To enter another task using hotkeys, I would start at the tab where I want the task created. You can cycle between the tabs without clicking – Ctrl+Shift+left or right arrow keys.
T (for Task) to add a new task
Type the name of the task and hit enter
1, 2, 3, or 4 to set the priority. (4 is no priority)
D (for Date) to change the due date
From here you can use Tab to cycle through the rest of the Task fields or learn the hot keys for each.

In the bottom right area of the page with the priority legend is the link “Learn Keyboard Short cuts.” It’s always a good idea to become familiar with things like this. Learning keyboard short cuts for the things you do most will make the service quicker and easier and save you time in the long run.

By far, the key to making the most of Remember the Milk is proper use of the smart lists. Were it not for the smart lists, I likely would not be using Remember the Milk. Being limited to sorting tasks into various categories, even unlimited numbers of categories, without being able to see them in other contexts would be too restrictive.  Smart lists fix that.

Smart lists allow you to to view any set of tasks you can imagine.  You can have a smart list in Remember the Milk that shows you everything that is due within the next 3 days except the items on your shopping list, birthdays, and club meeting schedule.  You can have a smart list that shows only the things due related to work.  You can narrow any of those down to items with certain tags. Let your imagination run wild. Seriously. If you don’t invest a little time thinking of the best way to tailor Remember the Milk to your needs, you won’t take full advantage of its power.

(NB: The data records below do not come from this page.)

$ cat src/aemb_pkg.sv
// Shared types and constants for the AXI exclusive monitor with burst address generation.
`default_nettype none

package aemb_pkg;

   // Field widths fixed by the AXI beat description.
   localparam int ADDR_WIDTH      = 64;
   localparam int CSR_INDEX_WIDTH = 3;
   localparam int PAGE_LSB        = 12;
   localparam int WRAP_LSB_WIDTH  = 11;
   localparam int REM_BITS        = 8;

   // Beat direction codes.
   localparam logic OP_READ  = 1'b0;
   localparam logic OP_WRITE = 1'b1;

   // Burst modes; fixed and the reserved code share the default path.
   localparam logic [1:0] MODE_INCR = 2'd1;
   localparam logic [1:0] MODE_WRAP = 2'd2;

   // Response codes.
   localparam logic [1:0] RSP_OK      = 2'd0;
   localparam logic [1:0] RSP_EXCL_OK = 2'd1;
   localparam logic [1:0] RSP_DEC_ERR = 2'd2;

   // One accepted AXI beat.
   typedef struct packed {
      logic                  operation;
      logic [ADDR_WIDTH-1:0] base_address;
      logic [1:0]            beat_size;
      logic [1:0]            burst_mode;
      logic [7:0]            burst_length;
      logic [7:0]            beat_number;
      logic                  exclusive;
   } aemb_req_type;

   // Result of one beat.
   typedef struct packed {
      logic [ADDR_WIDTH-1:0] beat_address;
      logic [1:0]            target_index;
      logic                  address_ok;
      logic                  write_enable;
      logic [1:0]            response;
   } aemb_rsp_type;

   // Operands of the shared adder and comparator.
   typedef struct packed {
      logic [ADDR_WIDTH-1:0] a;
      logic [ADDR_WIDTH-1:0] b;
      logic [ADDR_WIDTH-1:0] c;
      logic                  sub;
   } aemb_alu_in_type;

   // Result of the shared unit: a signed 65-bit sum and the compare flag.
   typedef struct packed {
      logic [ADDR_WIDTH:0] result;
      logic                below;
   } aemb_alu_out_type;

   // One window as seen by the decoder.
   typedef struct packed {
      logic [ADDR_WIDTH-1:0] base;
      logic [ADDR_WIDTH-1:0] span;
   } aemb_win_type;

   // Overlap check request for the reservation entry being scanned.
   typedef struct packed {
      logic                check;
      logic [ADDR_WIDTH:0] diff;
      logic [1:0]          beat_size;
   } aemb_probe_type;

   // New reservation from an exclusive read.
   typedef struct packed {
      logic                  reserve;
      logic [ADDR_WIDTH-1:0] address;
      logic [1:0]            size;
   } aemb_commit_type;

   // Sequencer states.
   typedef enum logic [2:0] {
      ST_IDLE,
      ST_REMAIN,
      ST_ADDRESS,
      ST_WINDOW,
      ST_TABLE,
      ST_FINISH
   } aemb_state_type;

endpackage

`default_nettype wire

$ cat src/aemb_alu.sv
// Shared 64-bit adder/subtractor with a magnitude compare on its result.
`default_nettype none

module aemb_alu (
   input  aemb_pkg::aemb_alu_in_type  alu_in,
   output aemb_pkg::aemb_alu_out_type alu_out
);
   import aemb_pkg::*;

   localparam int SUM_WIDTH = ADDR_WIDTH + 1;

   logic [SUM_WIDTH-1:0] operand_b;
   logic [SUM_WIDTH-1:0] sum;

   // Subtraction adds the inverted operand plus one; the top bit is the sign.
   always_comb begin
      operand_b = alu_in.sub ? ~{1'b0, alu_in.b} : {1'b0, alu_in.b};
      sum       = {1'b0, alu_in.a} + operand_b + SUM_WIDTH'(alu_in.sub);
   end

   // The compare looks at the low 64 bits, as the window test is modulo 2^64.
   assign alu_out.result = sum;
   assign alu_out.below  = sum[ADDR_WIDTH-1:0] < alu_in.c;

endmodule

`default_nettype wire

$ cat src/aemb_win.sv
// Target window registers with the configuration write port and a scan read port.
`default_nettype none

module aemb_win #(
   parameter  int TARGET_WINDOWS = 4,
   localparam int WIN_IDX_W      = (TARGET_WINDOWS > 1) ? $clog2(TARGET_WINDOWS) : 1
) (
   input  logic                                  clock,
   input  logic                                  reset,
   input  logic                                  csr_valid,
   input  logic [aemb_pkg::CSR_INDEX_WIDTH-1:0]  csr_index,
   input  logic [aemb_pkg::ADDR_WIDTH-1:0]       csr_data,
   input  logic [WIN_IDX_W-1:0]                  rd_index,
   output aemb_pkg::aemb_win_type                rd_window
);
   import aemb_pkg::*;

   localparam int SLOT_W = CSR_INDEX_WIDTH - 1;

   logic [ADDR_WIDTH-1:0] base_ff [TARGET_WINDOWS];
   logic [ADDR_WIDTH-1:0] span_ff [TARGET_WINDOWS];
   logic [SLOT_W-1:0]     csr_slot;
   logic                  csr_hit;

   // Odd indexes carry spans, even ones bases; slots past the last window are dropped.
   assign csr_slot = csr_index[CSR_INDEX_WIDTH-1:1];
   assign csr_hit  = csr_valid && ({1'b0, csr_slot} < (SLOT_W + 1)'(TARGET_WINDOWS));

   // Window registers reset to zero, which leaves every window disabled.
   always_ff @(posedge clock) begin
      if (reset) begin
         for (int k = 0; k < TARGET_WINDOWS; k++) begin
            base_ff[k] <= '0;
            span_ff[k] <= '0;
         end
      end else if (csr_hit) begin
         if (csr_index[0]) begin
            span_ff[WIN_IDX_W'(csr_slot)] <= csr_data;
         end else begin
            base_ff[WIN_IDX_W'(csr_slot)] <= csr_data;
         end
      end
   end

   // The sequencer reads one window per cycle.
   assign rd_window.base = base_ff[rd_index];
   assign rd_window.span = span_ff[rd_index];

endmodule

`default_nettype wire

$ cat src/aemb_resv.sv
// Exclusive reservation table: entries, valid bits, round-robin pointer and overlap clearing.
`default_nettype none

module aemb_resv #(
   parameter  int ENTRIES   = 4,
   localparam int ENT_IDX_W = (ENTRIES > 1) ? $clog2(ENTRIES) : 1
) (
   input  logic                               clock,
   input  logic                               reset,
   input  logic [ENT_IDX_W-1:0]               rd_index,
   input  aemb_pkg::aemb_probe_type           probe,
   input  aemb_pkg::aemb_commit_type          commit,
   output logic [aemb_pkg::ADDR_WIDTH-1:0]    rd_address,
   output logic                               hit
);
   import aemb_pkg::*;

   // Sizes are at most 8 bytes, so overlapping ranges differ only in the low bits.
   localparam int NEAR_BITS = 4;

   logic [ENTRIES-1:0]    valid_ff;
   logic [ADDR_WIDTH-1:0] addr_ff [ENTRIES];
   logic [1:0]            size_ff [ENTRIES];
   logic [ENT_IDX_W-1:0]  ptr_ff;
   logic [ENT_IDX_W-1:0]  ptr_in;

   logic                  free_found;
   logic [ENT_IDX_W-1:0]  free_idx;
   logic [ENT_IDX_W-1:0]  slot;
   logic [NEAR_BITS-1:0]  beat_bytes;
   logic [NEAR_BITS-1:0]  entry_bytes;
   logic [NEAR_BITS:0]    near_sum;
   logic                  ahead;
   logic                  behind;
   logic                  clear;

   // Lowest free entry; when the table is full the round-robin pointer picks the victim.
   always_comb begin
      free_found = 1'b0;
      free_idx   = '0;
      for (int i = 0; i < ENTRIES; i++) begin
         if (!valid_ff[i] && !free_found) begin
            free_found = 1'b1;
            free_idx   = ENT_IDX_W'(i);
         end
      end
      slot   = free_found ? free_idx : ptr_ff;
      ptr_in = (ptr_ff == ENT_IDX_W'(ENTRIES - 1)) ? '0 : ptr_ff + 1'b1;
   end

   // The diff is entry address minus beat address, signed over 65 bits.
   // Entry at or above the beat: overlap when the distance is below the beat's bytes.
   // Entry below the beat: overlap when the distance is below the entry's bytes.
   always_comb begin
      beat_bytes  = NEAR_BITS'(1) << probe.beat_size;
      entry_bytes = NEAR_BITS'(1) << size_ff[rd_index];
      near_sum    = {1'b0, probe.diff[NEAR_BITS-1:0]} + {1'b0, entry_bytes};
      ahead       = !probe.diff[ADDR_WIDTH] && (probe.diff[ADDR_WIDTH-1:NEAR_BITS] == '0)
                    && (probe.diff[NEAR_BITS-1:0] < beat_bytes);
      behind      = probe.diff[ADDR_WIDTH] && (&probe.diff[ADDR_WIDTH-1:NEAR_BITS])
                    && near_sum[NEAR_BITS] && (near_sum[NEAR_BITS-1:0] != '0);
      clear       = probe.check && valid_ff[rd_index] && (ahead || behind);
   end

   assign rd_address = addr_ff[rd_index];
   assign hit        = valid_ff[rd_index] && (probe.diff == '0);

   // Valid bits and the replacement pointer.
   always_ff @(posedge clock) begin
      if (reset) begin
         valid_ff <= '0;
         ptr_ff   <= '0;
      end else if (commit.reserve) begin
         valid_ff[slot] <= 1'b1;
         if (!free_found) begin
            ptr_ff <= ptr_in;
         end
      end else if (clear) begin
         valid_ff[rd_index] <= 1'b0;
      end
   end

   // Entry contents only matter while the entry is valid.
   always_ff @(posedge clock) begin
      if (commit.reserve) begin
         addr_ff[slot] <= commit.address;
         size_ff[slot] <= commit.size;
      end
   end

endmodule

`default_nettype wire

$ cat src/axi_exclusive_monitor_burst.sv
// Top level: beat sequencer around the shared adder, window registers and reservation table.
`default_nettype none

// AXI exclusive access monitor with burst beat address generation. One beat is taken
// at a time; req_stall stays high from the accepting edge until the beat's result is
// loaded into the output register, and a waiting result does not block the next beat.
// All arithmetic goes through one shared 64-bit adder and comparator, so a beat runs
// in steps: for a wrapping burst one remainder step per beat-number bit, then the
// address step, one window test per window examined (1 to TARGET_WINDOWS, stopping
// at the first match), a scan of every reservation entry for a decoded write beat,
// and the finishing step. A non-wrapping read hitting window zero is shortest.
// Window registers are written through the csr_ port, which is always ready and must
// only be used while no beat is in flight. No clearing pass follows reset.
module axi_exclusive_monitor_burst #(
   parameter int RESERVATION_ENTRIES = 4,
   parameter int TARGET_WINDOWS      = 4
) (
   input  logic                                 clock,
   input  logic                                 reset,
   input  logic                                 req_valid,
   output logic                                 req_stall,
   input  aemb_pkg::aemb_req_type               req_data,
   output logic                                 rsp_valid,
   input  logic                                 rsp_stall,
   output aemb_pkg::aemb_rsp_type               rsp_data,
   input  logic                                 csr_valid,
   output logic                                 csr_ready,
   input  logic [aemb_pkg::CSR_INDEX_WIDTH-1:0] csr_index,
   input  logic [aemb_pkg::ADDR_WIDTH-1:0]      csr_data
);
   import aemb_pkg::*;

   localparam int WIN_IDX_W  = (TARGET_WINDOWS > 1) ? $clog2(TARGET_WINDOWS) : 1;
   localparam int ENT_IDX_W  = (RESERVATION_ENTRIES > 1) ? $clog2(RESERVATION_ENTRIES) : 1;
   localparam int BIT_IDX_W  = $clog2(REM_BITS);
   localparam int WRAP_LEN_W = WRAP_LSB_WIDTH + 1;

   aemb_state_type          state_ff, state_in;
   aemb_req_type            req_ff, req_in;
   logic [REM_BITS-1:0]     rem_ff, rem_in;
   logic [BIT_IDX_W-1:0]    bit_ff, bit_in;
   logic [ADDR_WIDTH-1:0]   addr_ff, addr_in;
   logic [WIN_IDX_W-1:0]    win_ff, win_in;
   logic                    found_ff, found_in;
   logic [1:0]              target_ff, target_in;
   logic [ENT_IDX_W-1:0]    ent_ff, ent_in;
   logic                    hit_ff, hit_in;
   aemb_rsp_type            rsp_ff, rsp_in;
   logic                    rsp_valid_ff, rsp_valid_in;

   logic [REM_BITS:0]       divisor;
   logic [REM_BITS:0]       rem_shift;
   logic [WRAP_LEN_W-1:0]   wrap_len;
   logic [WRAP_LSB_WIDTH-1:0] wrap_lsb_mask;
   logic [ADDR_WIDTH-1:0]   wrap_base;
   logic [WRAP_LSB_WIDTH-1:0] wrap_offset;
   logic [WRAP_LSB_WIDTH-1:0] incr_offset;
   logic                    page_same;
   logic                    addr_ok;
   logic                    out_free;

   aemb_alu_in_type         alu_in;
   aemb_alu_out_type        alu_out;
   aemb_win_type            win_rd;
   aemb_probe_type          probe;
   aemb_commit_type         commit;
   logic [ADDR_WIDTH-1:0]   entry_address;
   logic                    entry_hit;

   // Shared arithmetic unit.
   aemb_alu u_alu (
      .alu_in  (alu_in),
      .alu_out (alu_out)
   );

   // Window registers.
   aemb_win #(
      .TARGET_WINDOWS (TARGET_WINDOWS)
   ) u_win (
      .clock     (clock),
      .reset     (reset),
      .csr_valid (csr_valid),
      .csr_index (csr_index),
      .csr_data  (csr_data),
      .rd_index  (win_ff),
      .rd_window (win_rd)
   );

   // Reservation table.
   aemb_resv #(
      .ENTRIES (RESERVATION_ENTRIES)
   ) u_resv (
      .clock      (clock),
      .reset      (reset),
      .rd_index   (ent_ff),
      .probe      (probe),
      .commit     (commit),
      .rd_address (entry_address),
      .hit        (entry_hit)
   );

   assign csr_ready = 1'b1;
   assign req_stall = (state_ff != ST_IDLE);
   assign rsp_valid = rsp_valid_ff;
   assign rsp_data  = rsp_ff;

   // Burst geometry. A wrap offset is (beat mod beats) scaled by the beat size.
   always_comb begin
      divisor       = {1'b0, req_ff.burst_length} + {{REM_BITS{1'b0}}, 1'b1};
      rem_shift     = {rem_ff, req_ff.beat_number[bit_ff]};
      wrap_len      = WRAP_LEN_W'(divisor) << req_ff.beat_size;
      wrap_lsb_mask = WRAP_LSB_WIDTH'(wrap_len - WRAP_LEN_W'(1));
      wrap_base     = {req_ff.base_address[ADDR_WIDTH-1:WRAP_LSB_WIDTH],
                       req_ff.base_address[WRAP_LSB_WIDTH-1:0] & ~wrap_lsb_mask};
      wrap_offset   = WRAP_LSB_WIDTH'(rem_ff) << req_ff.beat_size;
      incr_offset   = WRAP_LSB_WIDTH'(req_ff.beat_number) << req_ff.beat_size;
   end

   assign page_same = (addr_ff[ADDR_WIDTH-1:PAGE_LSB]
                       == req_ff.base_address[ADDR_WIDTH-1:PAGE_LSB]);
   assign addr_ok   = found_ff && page_same;
   assign out_free  = !rsp_valid_ff || !rsp_stall;

   // Operand selection for the shared unit in each step.
   always_comb begin
      alu_in = '0;
      case (state_ff)
         ST_REMAIN: begin
            alu_in.a   = ADDR_WIDTH'(rem_shift);
            alu_in.b   = ADDR_WIDTH'(divisor);
            alu_in.sub = 1'b1;
         end
         ST_ADDRESS: begin
            case (req_ff.burst_mode)
               MODE_INCR: begin
                  alu_in.a = req_ff.base_address;
                  alu_in.b = ADDR_WIDTH'(incr_offset);
               end
               MODE_WRAP: begin
                  alu_in.a = wrap_base;
                  alu_in.b = ADDR_WIDTH'(wrap_offset);
               end
               default: begin
                  alu_in.a = req_ff.base_address;
               end
            endcase
         end
         ST_WINDOW: begin
            alu_in.a   = addr_ff;
            alu_in.b   = win_rd.base;
            alu_in.c   = win_rd.span;
            alu_in.sub = 1'b1;
         end
         ST_TABLE: begin
            alu_in.a   = entry_address;
            alu_in.b   = addr_ff;
            alu_in.sub = 1'b1;
         end
         default: begin
            alu_in = '0;
         end
      endcase
   end

   // Next state and datapath updates.
   always_comb begin
      state_in     = state_ff;
      req_in       = req_ff;
      rem_in       = rem_ff;
      bit_in       = bit_ff;
      addr_in      = addr_ff;
      win_in       = win_ff;
      found_in     = found_ff;
      target_in    = target_ff;
      ent_in       = ent_ff;
      hit_in       = hit_ff;
      rsp_in       = rsp_ff;
      rsp_valid_in = rsp_valid_ff && rsp_stall;

      probe.check     = 1'b0;
      probe.diff      = alu_out.result;
      probe.beat_size = req_ff.beat_size;

      commit.reserve = 1'b0;
      commit.address = req_ff.base_address;
      commit.size    = req_ff.beat_size;

      case (state_ff)
         ST_IDLE: begin
            if (req_valid) begin
               req_in   = req_data;
               rem_in   = '0;
               bit_in   = BIT_IDX_W'(REM_BITS - 1);
               state_in = (req_data.burst_mode == MODE_WRAP) ? ST_REMAIN : ST_ADDRESS;
            end
         end

         // One restoring remainder step per cycle, most significant beat bit first.
         ST_REMAIN: begin
            rem_in = alu_out.result[ADDR_WIDTH] ? rem_shift[REM_BITS-1:0]
                                                : alu_out.result[REM_BITS-1:0];
            bit_in = bit_ff - 1'b1;
            if (bit_ff == '0) begin
               state_in = ST_ADDRESS;
            end
         end

         ST_ADDRESS: begin
            addr_in   = alu_out.result[ADDR_WIDTH-1:0];
            win_in    = '0;
            found_in  = 1'b0;
            target_in = '0;
            state_in  = ST_WINDOW;
         end

         // Windows are tried in order; the first one that holds the address wins.
         ST_WINDOW: begin
            if (alu_out.below) begin
               found_in  = 1'b1;
               target_in = 2'(win_ff);
            end
            if (alu_out.below || (win_ff == WIN_IDX_W'(TARGET_WINDOWS - 1))) begin
               ent_in = '0;
               hit_in = 1'b0;
               if ((req_ff.operation == OP_WRITE) && alu_out.below && page_same) begin
                  state_in = ST_TABLE;
               end else begin
                  state_in = ST_FINISH;
               end
            end else begin
               win_in = win_ff + 1'b1;
            end
         end

         // A decoded write checks each entry for a hit and clears overlaps.
         ST_TABLE: begin
            probe.check = 1'b1;
            hit_in      = hit_ff || entry_hit;
            if (ent_ff == ENT_IDX_W'(RESERVATION_ENTRIES - 1)) begin
               state_in = ST_FINISH;
            end else begin
               ent_in = ent_ff + 1'b1;
            end
         end

         // Hand the result over once the output register is free.
         ST_FINISH: begin
            if (out_free) begin
               rsp_valid_in        = 1'b1;
               rsp_in.beat_address = addr_ff;
               rsp_in.target_index = target_ff;
               rsp_in.address_ok   = addr_ok;
               if (req_ff.operation == OP_READ) begin
                  rsp_in.write_enable = 1'b0;
                  rsp_in.response     = !addr_ok ? RSP_DEC_ERR
                                        : (req_ff.exclusive ? RSP_EXCL_OK : RSP_OK);
                  commit.reserve      = req_ff.exclusive;
               end else if (addr_ok) begin
                  rsp_in.write_enable = !req_ff.exclusive || hit_ff;
                  rsp_in.response     = (req_ff.exclusive && hit_ff) ? RSP_EXCL_OK
                                                                     : RSP_OK;
               end else begin
                  rsp_in.write_enable = 1'b0;
                  rsp_in.response     = RSP_DEC_ERR;
               end
               state_in = ST_IDLE;
            end
         end

         default: begin
            state_in = ST_IDLE;
         end
      endcase
   end

   // Control registers.
   always_ff @(posedge clock) begin
      if (reset) begin
         state_ff     <= ST_IDLE;
         rsp_valid_ff <= 1'b0;
      end else begin
         state_ff     <= state_in;
         rsp_valid_ff <= rsp_valid_in;
      end
   end

   // Datapath registers.
   always_ff @(posedge clock) begin
      req_ff    <= req_in;
      rem_ff    <= rem_in;
      bit_ff    <= bit_in;
      addr_ff   <= addr_in;
      win_ff    <= win_in;
      found_ff  <= found_in;
      target_ff <= target_in;
      ent_ff    <= ent_in;
      hit_ff    <= hit_in;
      rsp_ff    <= rsp_in;
   end

`ifndef SYNTHESIS
   // A new result only appears right after the finishing step.
   assert property (@(posedge clock) disable iff (reset)
      $rose(rsp_valid) |-> $past(state_ff == ST_FINISH))
      else $error("result appeared outside the finishing step");

   // A beat that fails decode never enables a write and always reports a decode error.
   assert property (@(posedge clock) disable iff (reset)
      rsp_valid && !rsp_data.address_ok |->
         !rsp_data.write_enable && (rsp_data.response == RSP_DEC_ERR))
      else $error("undecoded beat reported without decode error");

   // Only decoded write beats scan the reservation table.
   assert property (@(posedge clock) disable iff (reset)
      (state_ff == ST_TABLE) |-> (req_ff.operation == OP_WRITE) && addr_ok)
      else $error("table scan for a beat that is not a decoded write");

   // An exclusive okay implies a decoded address.
   assert property (@(posedge clock) disable iff (reset)
      rsp_valid && (rsp_data.response == RSP_EXCL_OK) |-> rsp_data.address_ok)
      else $error("exclusive okay on an undecoded beat");
`endif

endmodule

`default_nettype wire
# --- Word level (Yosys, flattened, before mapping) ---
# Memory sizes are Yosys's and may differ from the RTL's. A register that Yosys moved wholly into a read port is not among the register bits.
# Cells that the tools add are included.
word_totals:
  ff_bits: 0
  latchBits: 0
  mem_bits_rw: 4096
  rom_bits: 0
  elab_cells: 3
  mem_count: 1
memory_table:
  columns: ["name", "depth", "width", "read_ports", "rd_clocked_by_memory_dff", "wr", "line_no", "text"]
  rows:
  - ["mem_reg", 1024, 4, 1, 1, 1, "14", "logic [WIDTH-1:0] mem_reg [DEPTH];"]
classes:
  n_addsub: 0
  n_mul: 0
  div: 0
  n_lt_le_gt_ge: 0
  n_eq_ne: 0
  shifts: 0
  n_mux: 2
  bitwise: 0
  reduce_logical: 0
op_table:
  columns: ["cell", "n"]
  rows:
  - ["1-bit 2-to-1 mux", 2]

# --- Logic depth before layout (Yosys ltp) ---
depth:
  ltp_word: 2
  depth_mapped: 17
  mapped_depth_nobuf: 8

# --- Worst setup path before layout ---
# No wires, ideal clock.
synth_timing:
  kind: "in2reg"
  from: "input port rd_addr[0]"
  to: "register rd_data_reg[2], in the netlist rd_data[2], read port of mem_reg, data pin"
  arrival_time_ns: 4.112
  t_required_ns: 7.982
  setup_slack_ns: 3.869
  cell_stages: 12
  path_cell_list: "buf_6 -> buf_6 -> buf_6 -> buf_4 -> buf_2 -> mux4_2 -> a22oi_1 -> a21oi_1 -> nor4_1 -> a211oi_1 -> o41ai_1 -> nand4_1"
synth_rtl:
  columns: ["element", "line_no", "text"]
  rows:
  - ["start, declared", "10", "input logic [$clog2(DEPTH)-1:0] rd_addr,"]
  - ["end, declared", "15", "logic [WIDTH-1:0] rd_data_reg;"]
==> src/hw/rtl/bmde_pkg.sv <==
package bmde_pkg;

    // The kernel grid is fixed by the layout of the mask register (bit row*5+col).
    localparam int KERNEL      = 5;
    localparam int TAPS        = KERNEL * KERNEL;
    localparam int TAP_IDX_W   = $clog2(TAPS);
    localparam int LINE_W      = KERNEL - 1;
    localparam int MAX_HEIGHT  = 1024;
    localparam int ROW_W       = 10;
    localparam int POS_W       = 10;
    localparam int DIM_W       = 11;
    localparam int KSZ_W       = 3;
    localparam int LAT_W       = 14;
    localparam int CFG_DATA_W  = 25;
    localparam int CFG_INDEX_W = 3;

    typedef enum logic [CFG_INDEX_W-1:0] {
        REG_KERNEL_MASK  = 3'd0,
        REG_KERNEL_ROWS  = 3'd1,
        REG_KERNEL_COLS  = 3'd2,
        REG_ANCHOR_ROW   = 3'd3,
        REG_ANCHOR_COL   = 3'd4,
        REG_OP_MODE      = 3'd5,
        REG_IMAGE_WIDTH  = 3'd6,
        REG_IMAGE_HEIGHT = 3'd7
    } cfg_reg_t;

    // Operation codes of the op_mode register.
    localparam logic OP_DILATE = 1'b0;
    localparam logic OP_ERODE  = 1'b1;

    // Window element [i][j]: i rows above and j columns left of the newest pixel.
    typedef logic [KERNEL-1:0][KERNEL-1:0] window_t;

    typedef struct packed {
        logic pixel_in;
        logic flush;
    } pix_item_t;

    typedef struct packed {
        logic             pixel_out;
        logic [POS_W-1:0] result_row;
        logic [POS_W-1:0] result_col;
        logic             frame_done;
    } res_item_t;

    // Configuration in the form the datapath uses: clamped sizes, the mask
    // mapped onto window coordinates and the fill latency.
    typedef struct packed {
        window_t          tap_mask;
        logic             op;
        logic [DIM_W-1:0] width;
        logic [DIM_W-1:0] height;
        logic [KSZ_W-1:0] row_off;
        logic [KSZ_W-1:0] col_off;
        logic [LAT_W-1:0] latency;
    } kernel_cfg_t;

endpackage
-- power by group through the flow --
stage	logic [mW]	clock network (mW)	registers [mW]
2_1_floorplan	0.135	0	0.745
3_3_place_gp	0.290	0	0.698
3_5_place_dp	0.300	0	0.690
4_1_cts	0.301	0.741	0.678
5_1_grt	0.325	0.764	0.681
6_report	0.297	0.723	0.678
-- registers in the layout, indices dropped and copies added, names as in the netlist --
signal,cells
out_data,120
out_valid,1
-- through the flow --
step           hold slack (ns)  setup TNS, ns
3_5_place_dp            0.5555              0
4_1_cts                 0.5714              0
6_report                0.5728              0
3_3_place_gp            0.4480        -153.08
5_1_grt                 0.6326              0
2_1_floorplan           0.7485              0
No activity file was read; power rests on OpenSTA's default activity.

The smart lists in Remember the Milk work based on the search feature. You come up with a search, as if you were going to search through all your tasks, then save that search as a list and it becomes a tab next to your other categories.

rtm-search.png

Select any and all of these you like.  Notice that you can only select one list, one priority, etc, if you don’t select “any.” No problem, there is an easy workaround. This is good because I like having a smart list that shows only items with a priority while omitting the ones I don’t select a priority for.

Once you select some criteria, click the “Search Tasks” button.

Over on the right, it will say something like Searched for: list:Inbox and priority:1 and dueWithin:”3 days of today”

But you want your smart list to show tasks from your work list, personal list, project list, and both priority 1 and 2.  Simply edit your search in the search box like this:

list:Inbox or list: Personal or list:Projects  or list: Work and priority:2 or priority:1 and dueWithin:”3 days of today”

I put the stuff you need to add in bold.  Notice the use of and and or operators.  Now just click the Save tab and Remember the Milk asks you to type in a name for your new smart list.

I’m a big fan of getting important things from all directions, so I subscribe to Remember the Milk’s Atom feed for my favorite lists so my current to-do items show up in my RSS reader. Of course, you could use that functionality to make the list appear on a Netvibes or Google desktop RSS widget too.